The record could almost pass for a concept album, if not for all of Korvette’s usual digressions. He balances out his social insights with asides about sugary snacks, laugh-tracked sitcoms, astrology, and the like, and those flashes of irreverence are more welcome than ever, since the core of the album couldn’t be more pointed. “The Bar Is Low” challenges the way society coddles men, rewarding them for the most modest demonstrations of decency, as if simply not being a violent monster entitles them to a medal. “Held down a job/Even snagged a raise,” Korvette sings, “Right there you’re due/For effusive praise.” On “It’s Your Knees,” he demonstrates how men neg women, picking at their insecurities to cut down their esteem.
As deft as Korvette is at describing what the patriarchy looks like from a man’s eyes, Why Love Now’s sharpest insights come from outside himself—by actually bringing in a woman. Author Lindsay Hunter penned and performs “I’m a Man,” a mid-album monologue about life as the office alpha male. Adopting her best Danny McBride voice, she assails a coworker with come-ons and double entendres: “You take dic-tations?/You get it?/You ever been stapled?/… You cold?/Put on that cardigan you got hanging over your chair/Do it slow.” Behind her committed comic performance, there’s a threat of real violence.

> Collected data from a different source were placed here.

This design comes from an exercise in tuning for small area, a short achievable clock period and few clock cycles per item on the open sky130 flow, not from production work.
The RTL was checked by simulation tests, not by an equivalence proof against the original design.
Power figures rest on the tool's default switching activity, not on a simulated workload.

==> flow/design.v, too long to show whole: its modules and the start of the top module <==
// module systolic_array_os: 3033 lines
// module sa_fa: 4 lines
// module sa_ha: 4 lines
module systolic_array_os #(
  parameter  int N      = 4,
  parameter  int DATA_W = 8,
  parameter  int ACC_W  = 24,
  parameter  int MAX_K  = 64,
  localparam int KW     = $clog2(MAX_K + 1),
  localparam int IW     = (N > 1) ? $clog2(N) : 1
) (
  input  logic                clk,
  input  logic                reset_n,
  input  logic                start,
  input  logic [KW-1:0]       k_len,
  input  logic                in_valid,
  output logic                in_ready,
  input  logic [N*DATA_W-1:0] a_vec,
  input  logic [N*DATA_W-1:0] b_vec,
  output logic                out_valid,
  input  logic                out_ready,
  output logic [IW-1:0]       out_idx,
  output logic [N*ACC_W-1:0]  out_row,
  output logic                busy,
  output logic                done
);
  // ...
==> flow/flow/run.sh <==
#!/bin/bash
set -euo pipefail
bash standard.sh SETUP_SLACK_MARGIN=6.0 TNS_END_PERCENT=0 "BUFFER_PORTS_ARGS=-buffer_cell sky130_fd_sc_hd__buf_4" finish > standard.log 2>&1
==> flow/standard.sh <==
#!/bin/bash
# synth_recipe.tcl (not shown) runs the flow's synth.tcl, then flattens the netlist and writes it again
# the make line also repeats each setting of config.mk as NAME=value (left out here)
make -C /OpenROAD-flow-scripts/flow DESIGN_CONFIG=/design/flow/config.mk WORK_HOME=/design/flow/orfs CLKGATE_MAP_FILE= SYNTH_SCRIPT=/design/flow/synth_recipe.tcl "${@:-finish}"
==> flow/config.mk <==
export PLATFORM = sky130hd
export DESIGN_NAME = systolic_array_os
export DESIGN_NICKNAME = systolic_array_os
export VERILOG_FILES = /design/flow/design.v
export SDC_FILE = /design/flow/constraint.sdc
export NUM_CORES = 4
export LEC_CHECK = 0
export CAP_MARGIN = 20
export CORE_MARGIN = 2
export CORE_UTILIZATION = 40
export SLEW_MARGIN = 20
export SYNTH_HIERARCHICAL = 1
==> flow/constraint.sdc <==
create_clock -name core_clock -period 9.0 [get_ports {clk}]
set_input_delay 1.8000 -clock core_clock [delete_from_list [all_inputs] [get_ports {clk}]]
set_output_delay 1.8000 -clock core_clock [all_outputs]
set_load 0.01 [all_outputs]
This design comes from an exercise in tuning for small area, a short achievable clock period and few clock cycles on the open sky130 flow, not from production work. Function was checked by simulation only, so behaviour that the tests miss may differ from the original. Power figures rest on the tool's default switching activity, not on a simulated workload.

Setup of run 1:
Design systolic_tpu, start of the top module:
module systolic_tpu
(
    input  logic                   clk,
    input  logic                   rst_n,
    input  logic                   start_valid,
    output logic                   start_ready,
    input  logic [DIM_W-1:0]       k_dim,
    input  logic [DIM_W-1:0]       m_dim,
    input  logic [DIM_W-1:0]       n_dim,
    output logic [INDEX_W-1:0]     a_index,
    input  logic [OPND_WORD_W-1:0] a_data,
    output logic [INDEX_W-1:0]     b_index,
    input  logic [OPND_WORD_W-1:0] b_data,
    output logic                   c_wr_en,
    output logic [INDEX_W-1:0]     c_index,
    output logic [C_WORD_W-1:0]    c_data
);
Size: ~7300 cells after synthesis, about 970 flip-flops, roughly 63000 um2 of cells after synthesis.
Settings: LEC_CHECK=0, ABC_AREA=1, CAP_MARGIN=20, CORE_MARGIN=2, CORE_UTILIZATION=55, SETUP_SLACK_MARGIN=4.0, SLEW_MARGIN=20; clock period 7.0 ns.
run.sh (not shown) runs the stock make flow with config.mk's settings and CLKGATE_MAP_FILE= SYNTH_SCRIPT=/design/flow/synth_recipe.tcl, a recipe that flattens the netlist after the stock synthesis.
Testbench counts of run 1, summed over its fixed seeds: cycles 41,281.
For run 2, these inputs were changed with respect to run 1:
- setting TNS_END_PERCENT to 10 for the first time
- changing SETUP_SLACK_MARGIN from 4.0 to 3.7
### Flow results
- Between run 1 and run 2, final area decreased.
- On portion of total power attributed to combinational logic: between run 2 and run 1, it ends up higher for run 1.
- Looking at global-route wire length before repair across both flows, run 2 is the stronger of the two, with run 1 trailing.
- Between run 2 and run 1, the worst path setup slack after routing is higher for run 1.
- Compared with run 1, run 2 shows a lower internal reg-to-reg setup slack.
- Run 1 → run 2: number of setup buffers added after CTS decreased about 44%; number of global-route vias before repair fell about 2.7%.
- The minimum hold slack was comparable across run 2 and run 1.
- Run 2 against run 1: critical path depth fell by 3; via count -3.8%.
### run 2 -> run 3
- a deleted TNS_END_PERCENT that had been 10
- a change of SETUP_SLACK_MARGIN from 3.7 to 3.5
[summary]
- Between run 2 and run 3, area added between synthesis and finish is higher for run 2, run 3 comes in under that.
- From run 2 to run 3 the numbers moved as follows: number of cells on the worst reg-to-reg path now larger, post-CTS setup buffer count dropped about 44%, vias per cell essentially unchanged, placed standard-cell area level.
- Worst-path cell with the longest stage delay = dfrtp_4: run 3; worst-path cell with the longest stage delay = fa_1: run 2
- Run 3: all stages complete, timing, DRC and antenna checks passed
- The lower critical path depth in cells of run 2 and run 3 is in run 2.
- Compared with run 2, run 3 shows routed length per instance that has gone down by a few percent.
- Per the comparison of run 3 with run 2, setup slack at placement shows an increase of 68 ps, maximum fanout along the worst path higher, estimated wirelength of the detail-placed design level.

========
Another version of the RTL of systolic_tpu (not shown whole).
For scale: ~7300 cells after synthesis, about 940 flip-flops, ~270 I/O pins, about 63000 um^2 of cells after synthesis.
==> flow/design.v (excerpt) <==
module systolic_tpu
(
    input  logic                   clk,
    input  logic                   rst_n,
    input  logic                   start_valid,
    output logic                   start_ready,
    input  logic [DIM_W-1:0]       k_dim,
    input  logic [DIM_W-1:0]       m_dim,
    input  logic [DIM_W-1:0]       n_dim,
    output logic [INDEX_W-1:0]     a_index,
    input  logic [OPND_WORD_W-1:0] a_data,
    output logic [INDEX_W-1:0]     b_index,
    input  logic [OPND_WORD_W-1:0] b_data,
    output logic                   c_wr_en,
    output logic [INDEX_W-1:0]     c_index,
    output logic [C_WORD_W-1:0]    c_data
);
make LEC_CHECK=0 ABC_AREA=1 CAP_MARGIN=20 CORE_MARGIN=2 CORE_UTILIZATION=55 SETUP_SLACK_MARGIN=4.0 SLEW_MARGIN=20 TNS_END_PERCENT=5 finish   # period 7.0 ns
The baseline finished with timing, DRC and antenna clean.
Testbench counts at the start, summed over its fixed seeds: cycles 41,281.
Then changed:
- SETUP_SLACK_MARGIN: 4.0 -> 3.5
- TNS_END_PERCENT: 5 -> not set
Result:
- core utilization is lower by 2.5 points
- clock skew climbs by 0.0057 ns
- fmax drops by 4.0%
- die area does not change
- via count went down by 1.3%
- register-to-register slack degrades by 0.14 ns
- area after synthesis is unchanged
- cell area shrinks by 3.7%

On a less loaded song cycle, Why Love Now’s relative tunefulness would be the narrative. No wave pioneer Lydia Lunch produced the album along with black metal practitioner Arthur Rizk, and while that seems like it should be a recipe for discord, the pairing somehow resulted in the cleanest, most high-fidelity Pissed Jeans record yet. None of the bands’ primary influences ever made an album this approachable—not Melvins, not the Jesus Lizard, certainly not Pigfuck. The glistening post-punk riff on “Love Without Emotion” could have come from any number of friendly, telegenic British buzz bands; it’d be virtually unidentifiable as a Pissed Jeans track if not for Korvette’s phlegmy ogre routine. The band was wise to offer more carrot than stick for this one, though. Their music has never gone down easier, but their commentary has never hit so uncomfortably hard.